### AIM OF THE EXERCISE
Transcribe the stretch of entries below from the line with "Antenna cell,2,0.01038" through the line with "0.6187 | 4242 |", exactly and with both ends included; leave out all other lines.

### DATA SUPPLIED
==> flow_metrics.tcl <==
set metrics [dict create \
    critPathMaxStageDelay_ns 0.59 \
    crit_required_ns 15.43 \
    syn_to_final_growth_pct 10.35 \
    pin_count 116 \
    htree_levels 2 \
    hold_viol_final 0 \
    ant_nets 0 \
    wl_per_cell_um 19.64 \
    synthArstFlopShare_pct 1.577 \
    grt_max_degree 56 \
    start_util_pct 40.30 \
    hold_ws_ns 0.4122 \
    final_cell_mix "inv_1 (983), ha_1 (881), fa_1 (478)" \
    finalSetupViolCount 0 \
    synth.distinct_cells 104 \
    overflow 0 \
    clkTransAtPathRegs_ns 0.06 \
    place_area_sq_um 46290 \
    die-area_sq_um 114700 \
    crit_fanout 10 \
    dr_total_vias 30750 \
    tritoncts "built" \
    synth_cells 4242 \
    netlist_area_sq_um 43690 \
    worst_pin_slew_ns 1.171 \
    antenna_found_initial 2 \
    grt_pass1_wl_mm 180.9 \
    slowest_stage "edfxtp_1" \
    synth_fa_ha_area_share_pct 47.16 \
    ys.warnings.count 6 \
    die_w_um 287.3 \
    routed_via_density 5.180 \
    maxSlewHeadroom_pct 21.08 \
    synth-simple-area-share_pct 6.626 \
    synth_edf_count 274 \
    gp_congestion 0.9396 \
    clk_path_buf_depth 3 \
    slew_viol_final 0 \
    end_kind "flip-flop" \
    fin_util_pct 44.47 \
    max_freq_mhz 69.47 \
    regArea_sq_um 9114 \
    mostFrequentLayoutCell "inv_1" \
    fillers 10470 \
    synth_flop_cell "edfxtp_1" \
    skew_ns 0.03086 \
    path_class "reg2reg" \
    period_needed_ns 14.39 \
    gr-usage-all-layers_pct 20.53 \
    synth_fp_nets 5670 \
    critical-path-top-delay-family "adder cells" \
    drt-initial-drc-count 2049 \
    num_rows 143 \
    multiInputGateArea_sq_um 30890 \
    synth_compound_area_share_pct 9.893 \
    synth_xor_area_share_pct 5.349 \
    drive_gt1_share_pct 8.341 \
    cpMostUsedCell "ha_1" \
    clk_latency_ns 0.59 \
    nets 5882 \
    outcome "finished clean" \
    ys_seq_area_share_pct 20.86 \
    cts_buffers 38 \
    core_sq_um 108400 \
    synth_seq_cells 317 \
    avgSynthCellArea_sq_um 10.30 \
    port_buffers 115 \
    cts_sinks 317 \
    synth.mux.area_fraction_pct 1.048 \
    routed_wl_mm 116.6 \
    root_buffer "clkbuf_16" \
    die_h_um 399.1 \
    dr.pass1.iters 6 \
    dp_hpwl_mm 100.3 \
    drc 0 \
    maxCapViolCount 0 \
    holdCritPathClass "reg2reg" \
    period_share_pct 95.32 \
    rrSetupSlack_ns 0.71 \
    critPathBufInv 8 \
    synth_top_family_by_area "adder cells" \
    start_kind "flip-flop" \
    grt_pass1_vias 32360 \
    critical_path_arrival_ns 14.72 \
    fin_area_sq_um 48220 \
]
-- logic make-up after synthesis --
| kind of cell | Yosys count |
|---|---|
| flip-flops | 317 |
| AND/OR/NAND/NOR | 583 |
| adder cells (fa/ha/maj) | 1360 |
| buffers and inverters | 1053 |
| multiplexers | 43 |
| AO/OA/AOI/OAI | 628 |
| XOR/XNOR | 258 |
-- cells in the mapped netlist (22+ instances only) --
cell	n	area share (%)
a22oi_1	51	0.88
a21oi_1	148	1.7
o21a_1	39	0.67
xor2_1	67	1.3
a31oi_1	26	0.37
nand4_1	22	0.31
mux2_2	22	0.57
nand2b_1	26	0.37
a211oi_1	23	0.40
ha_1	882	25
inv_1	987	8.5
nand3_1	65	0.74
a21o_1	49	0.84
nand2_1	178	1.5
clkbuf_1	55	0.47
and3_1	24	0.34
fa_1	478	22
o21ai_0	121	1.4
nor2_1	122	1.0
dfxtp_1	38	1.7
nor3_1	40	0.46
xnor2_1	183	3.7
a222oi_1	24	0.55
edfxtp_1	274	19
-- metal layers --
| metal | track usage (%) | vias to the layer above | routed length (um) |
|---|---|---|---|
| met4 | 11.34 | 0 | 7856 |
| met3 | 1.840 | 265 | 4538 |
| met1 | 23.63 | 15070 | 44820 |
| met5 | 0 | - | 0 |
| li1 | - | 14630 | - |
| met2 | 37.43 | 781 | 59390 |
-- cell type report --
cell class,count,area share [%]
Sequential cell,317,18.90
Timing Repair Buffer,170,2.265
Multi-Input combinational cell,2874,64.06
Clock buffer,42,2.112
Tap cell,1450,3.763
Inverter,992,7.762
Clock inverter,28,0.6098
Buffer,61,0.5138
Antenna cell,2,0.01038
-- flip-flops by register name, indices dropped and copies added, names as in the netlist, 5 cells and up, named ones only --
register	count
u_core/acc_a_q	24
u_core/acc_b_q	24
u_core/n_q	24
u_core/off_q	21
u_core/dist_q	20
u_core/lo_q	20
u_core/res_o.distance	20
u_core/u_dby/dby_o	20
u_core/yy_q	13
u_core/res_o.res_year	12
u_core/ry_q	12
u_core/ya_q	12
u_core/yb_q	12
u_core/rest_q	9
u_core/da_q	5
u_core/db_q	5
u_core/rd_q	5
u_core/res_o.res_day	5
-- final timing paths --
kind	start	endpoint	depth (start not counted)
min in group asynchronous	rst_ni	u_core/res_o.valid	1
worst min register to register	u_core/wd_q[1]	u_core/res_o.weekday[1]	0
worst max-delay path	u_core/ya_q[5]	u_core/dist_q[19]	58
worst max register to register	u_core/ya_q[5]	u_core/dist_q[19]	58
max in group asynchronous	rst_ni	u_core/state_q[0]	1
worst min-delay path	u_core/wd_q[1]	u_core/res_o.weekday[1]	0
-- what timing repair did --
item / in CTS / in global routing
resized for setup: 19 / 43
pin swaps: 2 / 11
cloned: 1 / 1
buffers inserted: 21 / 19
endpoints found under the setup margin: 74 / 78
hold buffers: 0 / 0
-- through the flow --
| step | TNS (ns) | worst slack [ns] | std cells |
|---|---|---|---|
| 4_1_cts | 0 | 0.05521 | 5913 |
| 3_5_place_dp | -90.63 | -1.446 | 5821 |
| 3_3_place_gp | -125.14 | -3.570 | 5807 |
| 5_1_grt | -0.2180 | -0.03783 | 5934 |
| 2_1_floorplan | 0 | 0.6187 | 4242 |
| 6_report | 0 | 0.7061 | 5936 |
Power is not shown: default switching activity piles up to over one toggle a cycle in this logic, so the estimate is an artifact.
$ cat src/hw/rtl/i2ra_pkg.sv
// Shared types, sizes and character codes for the integer to radix ASCII core.
// Used by the controller, the datapath, the top level and the checker. No dependencies.
`timescale 1ns / 1ps
`default_nettype none

package i2ra_pkg;

	// Width of the numeric value that is converted (low bits of the value port)
	localparam int VALUE_BITS = 64;
	// Width of the value port as fixed by the interface
	localparam int IN_BITS = 64;

	// Digit counts per radix
	localparam int HEX_DIGITS = (VALUE_BITS + 3) / 4;
	localparam int OCT_DIGITS = (VALUE_BITS + 2) / 3;
	localparam int DEC_DIGITS = (VALUE_BITS * 3) / 10 + 1;
	localparam int MAX_HO     = (HEX_DIGITS > OCT_DIGITS) ? HEX_DIGITS : OCT_DIGITS;
	localparam int MAX_DIGITS = (MAX_HO > DEC_DIGITS) ? MAX_HO : DEC_DIGITS;
	localparam int DIG_BITS   = MAX_DIGITS * 4;
	localparam int HEX_PAD    = HEX_DIGITS * 4;
	localparam int OCT_PAD    = OCT_DIGITS * 3;
	localparam int IDX_W      = $clog2(MAX_DIGITS);

	// Binary to BCD: bits shifted in per cycle
	localparam int DABBLE_BITS = 4;
	localparam int CONV_STEPS  = (VALUE_BITS + DABBLE_BITS - 1) / DABBLE_BITS;
	localparam int PAD_BITS    = CONV_STEPS * DABBLE_BITS;
	localparam int CNT_W       = (CONV_STEPS > 1) ? $clog2(CONV_STEPS) : 1;

	// Mode codes
	localparam logic [2:0] MODE_HEX_LO = 3'd0;
	localparam logic [2:0] MODE_HEX_UP = 3'd1;
	localparam logic [2:0] MODE_UDEC   = 3'd2;
	localparam logic [2:0] MODE_SDEC   = 3'd3;
	localparam logic [2:0] MODE_OCT    = 3'd4;

	// Character codes
	localparam logic [7:0] CHAR_ZERO    = 8'h30;
	localparam logic [7:0] CHAR_LOWER_A = 8'h61;
	localparam logic [7:0] CHAR_UPPER_A = 8'h41;
	localparam logic [7:0] CHAR_MINUS   = 8'h2D;

	// Controller to datapath commands
	typedef struct packed {
		logic load;
		logic dabble;
		logic scan;
		logic emit_sign;
		logic emit_digit;
	} cmd_t;

	// Datapath to controller status
	typedef struct packed {
		logic neg;
		logic idx_zero;
		logic out_free;
	} sts_t;

	// ASCII code of one digit 0..15
	function automatic logic [7:0] digit_char(input logic [3:0] d, input logic upper);
		logic [7:0] alpha;
		alpha = upper ? CHAR_UPPER_A : CHAR_LOWER_A;
		if (d >= 4'd10) begin
			return alpha + {4'b0000, d} - 8'd10;
		end
		return CHAR_ZERO + {4'b0000, d};
	endfunction

endpackage

`default_nettype wire

$ cat src/hw/rtl/integer_to_radix_ascii_core.sv
// Top level of the integer to radix ASCII core.
// Joins i2ra_ctrl and i2ra_dpath; depends on i2ra_pkg.
//
// Usage:
//   Input channel (in_valid / in_stall, mode, value): one item is a number and
//   a mode (hex lower, hex upper, unsigned decimal, signed decimal, octal).
//   Items with an unused mode are taken and dropped without output.
//   Output channel (out_valid / out_stall, character, last): one ASCII
//   character per item, most significant digit first, no leading zeros,
//   a '-' first for negative signed decimal; last marks the final character.
//   Sequencing: one input item is handled at a time. After acceptance the
//   core scans for the leading digit, then emits the characters through the
//   output register; decimal items first pass the BCD converter, which
//   shifts 4 bits of the 64-bit value per cycle.
//   A stall on the output holds the current character and pauses emission;
//   the input stays stalled until the final character is in the output
//   register, and the next item may be taken while it waits there.
//   Reset (arst_n low) returns to idle and clears out_valid.
`timescale 1ns / 1ps
`default_nettype none

module integer_to_radix_ascii_core (
	input  wire logic                         clk,
	input  wire logic                         arst_n,
	input  wire logic                         in_valid,
	output logic                              in_stall,
	input  wire logic [2:0]                   mode,
	input  wire logic [i2ra_pkg::IN_BITS-1:0] value,
	output logic                              out_valid,
	input  wire logic                         out_stall,
	output logic [7:0]                        character,
	output logic                              last
);

	i2ra_pkg::cmd_t cmd;
	i2ra_pkg::sts_t sts;

	i2ra_ctrl u_ctrl (
		.clk      (clk),
		.arst_n   (arst_n),
		.in_valid (in_valid),
		.mode     (mode),
		.sts      (sts),
		.in_stall (in_stall),
		.cmd      (cmd)
	);

	i2ra_dpath u_dpath (
		.clk       (clk),
		.arst_n    (arst_n),
		.cmd       (cmd),
		.mode      (mode),
		.value     (value),
		.sts       (sts),
		.out_stall (out_stall),
		.out_valid (out_valid),
		.character (character),
		.last      (last)
	);

endmodule

`default_nettype wire

$ cat src/hw/rtl/i2ra_ctrl.sv
// Controller state machine of the integer to radix ASCII core.
// Sequences load, BCD conversion, digit scan and character emission.
// Depends on i2ra_pkg.
`timescale 1ns / 1ps
`default_nettype none

module i2ra_ctrl (
	input  wire logic          clk,
	input  wire logic          arst_n,
	input  wire logic          in_valid,
	input  wire logic [2:0]    mode,
	input  i2ra_pkg::sts_t     sts,
	output logic               in_stall,
	output i2ra_pkg::cmd_t     cmd
);

	localparam logic [2:0] ST_IDLE = 3'd0;
	localparam logic [2:0] ST_CONV = 3'd1;
	localparam logic [2:0] ST_SCAN = 3'd2;
	localparam logic [2:0] ST_SIGN = 3'd3;
	localparam logic [2:0] ST_EMIT = 3'd4;

	logic [2:0]                 state_q, state_d;
	logic [i2ra_pkg::CNT_W-1:0] cnt_q, cnt_d;
	logic                       mode_ok, mode_dec;

	// Decode the incoming mode
	always_comb begin
		mode_ok  = mode inside {i2ra_pkg::MODE_HEX_LO, i2ra_pkg::MODE_HEX_UP,
			i2ra_pkg::MODE_UDEC, i2ra_pkg::MODE_SDEC, i2ra_pkg::MODE_OCT};
		mode_dec = mode inside {i2ra_pkg::MODE_UDEC, i2ra_pkg::MODE_SDEC};
	end

	assign in_stall = (state_q != ST_IDLE);

	// Next state and commands
	always_comb begin
		state_d = state_q;
		cnt_d   = cnt_q;
		cmd     = '0;
		case (state_q)
			ST_IDLE: begin
				// drop items with an unused mode
				if (in_valid && mode_ok) begin
					cmd.load = 1'b1;
					cnt_d    = '0;
					state_d  = mode_dec ? ST_CONV : ST_SCAN;
				end
			end
			ST_CONV: begin
				cmd.dabble = 1'b1;
				cnt_d      = cnt_q + 1'b1;
				if (cnt_q == i2ra_pkg::CNT_W'(i2ra_pkg::CONV_STEPS - 1)) begin
					state_d = ST_SCAN;
				end
			end
			ST_SCAN: begin
				cmd.scan = 1'b1;
				state_d  = sts.neg ? ST_SIGN : ST_EMIT;
			end
			ST_SIGN: begin
				if (sts.out_free) begin
					cmd.emit_sign = 1'b1;
					state_d       = ST_EMIT;
				end
			end
			ST_EMIT: begin
				if (sts.out_free) begin
					cmd.emit_digit = 1'b1;
					if (sts.idx_zero) begin
						state_d = ST_IDLE;
					end
				end
			end
			default: begin
				state_d = ST_IDLE;
			end
		endcase
	end

	// Hold state and step counter
	always_ff @(posedge clk or negedge arst_n) begin
		if (!arst_n) begin
			state_q <= ST_IDLE;
			cnt_q   <= '0;
		end else begin
			state_q <= state_d;
			cnt_q   <= cnt_d;
		end
	end

endmodule

`default_nettype wire

$ cat src/hw/rtl/i2ra_dpath.sv
// Datapath of the integer to radix ASCII core: magnitude and digit registers,
// shift-add-3 BCD converter, leading digit scan and the output register.
// Depends on i2ra_pkg.
`timescale 1ns / 1ps
`default_nettype none

module i2ra_dpath (
	input  wire logic                          clk,
	input  wire logic                          arst_n,
	input  i2ra_pkg::cmd_t                     cmd,
	input  wire logic [2:0]                    mode,
	input  wire logic [i2ra_pkg::IN_BITS-1:0]  value,
	output i2ra_pkg::sts_t                     sts,
	input  wire logic                          out_stall,
	output logic                               out_valid,
	output logic [7:0]                         character,
	output logic                               last
);

	logic [i2ra_pkg::PAD_BITS-1:0]   mag_q;
	logic [i2ra_pkg::DIG_BITS-1:0]   dig_q;
	logic                            neg_q;
	logic                            upper_q;
	logic [i2ra_pkg::IDX_W-1:0]      idx_q;
	logic                            out_valid_q;
	logic [7:0]                      char_q;
	logic                            last_q;

	logic [i2ra_pkg::VALUE_BITS-1:0] val;
	logic                            neg_w;
	logic [i2ra_pkg::VALUE_BITS-1:0] mag_w;
	logic [i2ra_pkg::HEX_PAD-1:0]    hex_src;
	logic [i2ra_pkg::OCT_PAD-1:0]    oct_src;
	logic [i2ra_pkg::DIG_BITS-1:0]   load_dig;
	logic [i2ra_pkg::DIG_BITS-1:0]   dab_dig;
	logic [i2ra_pkg::PAD_BITS-1:0]   dab_mag;
	logic [i2ra_pkg::IDX_W-1:0]      top_idx;
	logic [3:0]                      cur_digit;
	logic                            out_free;

	// Mask the value and take the magnitude of a negative signed value
	always_comb begin
		val     = value[i2ra_pkg::VALUE_BITS-1:0];
		neg_w   = (mode == i2ra_pkg::MODE_SDEC) && val[i2ra_pkg::VALUE_BITS-1];
		mag_w   = neg_w ? (~val + 1'b1) : val;
		hex_src = i2ra_pkg::HEX_PAD'(val);
		oct_src = i2ra_pkg::OCT_PAD'(val);
	end

	// Split hex and octal values straight into digit slots
	always_comb begin
		load_dig = '0;
		if (mode == i2ra_pkg::MODE_OCT) begin
			for (int i = 0; i < i2ra_pkg::OCT_DIGITS; i++) begin
				load_dig[i*4 +: 4] = {1'b0, oct_src[i*3 +: 3]};
			end
		end else if (mode == i2ra_pkg::MODE_HEX_LO || mode == i2ra_pkg::MODE_HEX_UP) begin
			for (int i = 0; i < i2ra_pkg::HEX_DIGITS; i++) begin
				load_dig[i*4 +: 4] = hex_src[i*4 +: 4];
			end
		end
	end

	// Shift-add-3 conversion, several bits per cycle
	always_comb begin
		dab_dig = dig_q;
		dab_mag = mag_q;
		for (int k = 0; k < i2ra_pkg::DABBLE_BITS; k++) begin
			for (int j = 0; j < i2ra_pkg::DEC_DIGITS; j++) begin
				if (dab_dig[j*4 +: 4] >= 4'd5) begin
					dab_dig[j*4 +: 4] = dab_dig[j*4 +: 4] + 4'd3;
				end
			end
			dab_dig = {dab_dig[i2ra_pkg::DIG_BITS-2:0], dab_mag[i2ra_pkg::PAD_BITS-1]};
			dab_mag = {dab_mag[i2ra_pkg::PAD_BITS-2:0], 1'b0};
		end
	end

	// Find the most significant nonzero digit
	always_comb begin
		top_idx = '0;
		for (int i = 0; i < i2ra_pkg::MAX_DIGITS; i++) begin
			if (dig_q[i*4 +: 4] != 4'd0) begin
				top_idx = i2ra_pkg::IDX_W'(i);
			end
		end
	end

	assign cur_digit = dig_q[idx_q*4 +: 4];
	assign out_free  = !out_valid_q || !out_stall;

	assign sts.neg      = neg_q;
	assign sts.idx_zero = (idx_q == '0);
	assign sts.out_free = out_free;

	// Hold working registers
	always_ff @(posedge clk) begin
		if (cmd.load) begin
			mag_q   <= i2ra_pkg::PAD_BITS'(mag_w);
			dig_q   <= load_dig;
			neg_q   <= neg_w;
			upper_q <= (mode == i2ra_pkg::MODE_HEX_UP);
		end else if (cmd.dabble) begin
			mag_q <= dab_mag;
			dig_q <= dab_dig;
		end
		if (cmd.scan) begin
			idx_q <= top_idx;
		end else if (cmd.emit_digit) begin
			idx_q <= idx_q - 1'b1;
		end
	end

	// Output register payload
	always_ff @(posedge clk) begin
		if (cmd.emit_sign) begin
			char_q <= i2ra_pkg::CHAR_MINUS;
			last_q <= 1'b0;
		end else if (cmd.emit_digit) begin
			char_q <= i2ra_pkg::digit_char(cur_digit, upper_q);
			last_q <= (idx_q == '0);
		end
	end

	// Output valid: set on emit, drop when taken
	always_ff @(posedge clk or negedge arst_n) begin
		if (!arst_n) begin
			out_valid_q <= 1'b0;
		end else if (cmd.emit_sign || cmd.emit_digit) begin
			out_valid_q <= 1'b1;
		end else if (!out_stall) begin
			out_valid_q <= 1'b0;
		end
	end

	assign out_valid = out_valid_q;
	assign character = char_q;
	assign last      = last_q;

endmodule

`default_nettype wire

### REPLY
Antenna cell,2,0.01038
-- flip-flops by register name, indices dropped and copies added, names as in the netlist, 5 cells and up, named ones only --
register	count
u_core/acc_a_q	24
u_core/acc_b_q	24
u_core/n_q	24
u_core/off_q	21
u_core/dist_q	20
u_core/lo_q	20
u_core/res_o.distance	20
u_core/u_dby/dby_o	20
u_core/yy_q	13
u_core/res_o.res_year	12
u_core/ry_q	12
u_core/ya_q	12
u_core/yb_q	12
u_core/rest_q	9
u_core/da_q	5
u_core/db_q	5
u_core/rd_q	5
u_core/res_o.res_day	5
-- final timing paths --
kind	start	endpoint	depth (start not counted)
min in group asynchronous	rst_ni	u_core/res_o.valid	1
worst min register to register	u_core/wd_q[1]	u_core/res_o.weekday[1]	0
worst max-delay path	u_core/ya_q[5]	u_core/dist_q[19]	58
worst max register to register	u_core/ya_q[5]	u_core/dist_q[19]	58
max in group asynchronous	rst_ni	u_core/state_q[0]	1
worst min-delay path	u_core/wd_q[1]	u_core/res_o.weekday[1]	0
-- what timing repair did --
item / in CTS / in global routing
resized for setup: 19 / 43
pin swaps: 2 / 11
cloned: 1 / 1
buffers inserted: 21 / 19
endpoints found under the setup margin: 74 / 78
hold buffers: 0 / 0
-- through the flow --
| step | TNS (ns) | worst slack [ns] | std cells |
|---|---|---|---|
| 4_1_cts | 0 | 0.05521 | 5913 |
| 3_5_place_dp | -90.63 | -1.446 | 5821 |
| 3_3_place_gp | -125.14 | -3.570 | 5807 |
| 5_1_grt | -0.2180 | -0.03783 | 5934 |
| 2_1_floorplan | 0 | 0.6187 | 4242 |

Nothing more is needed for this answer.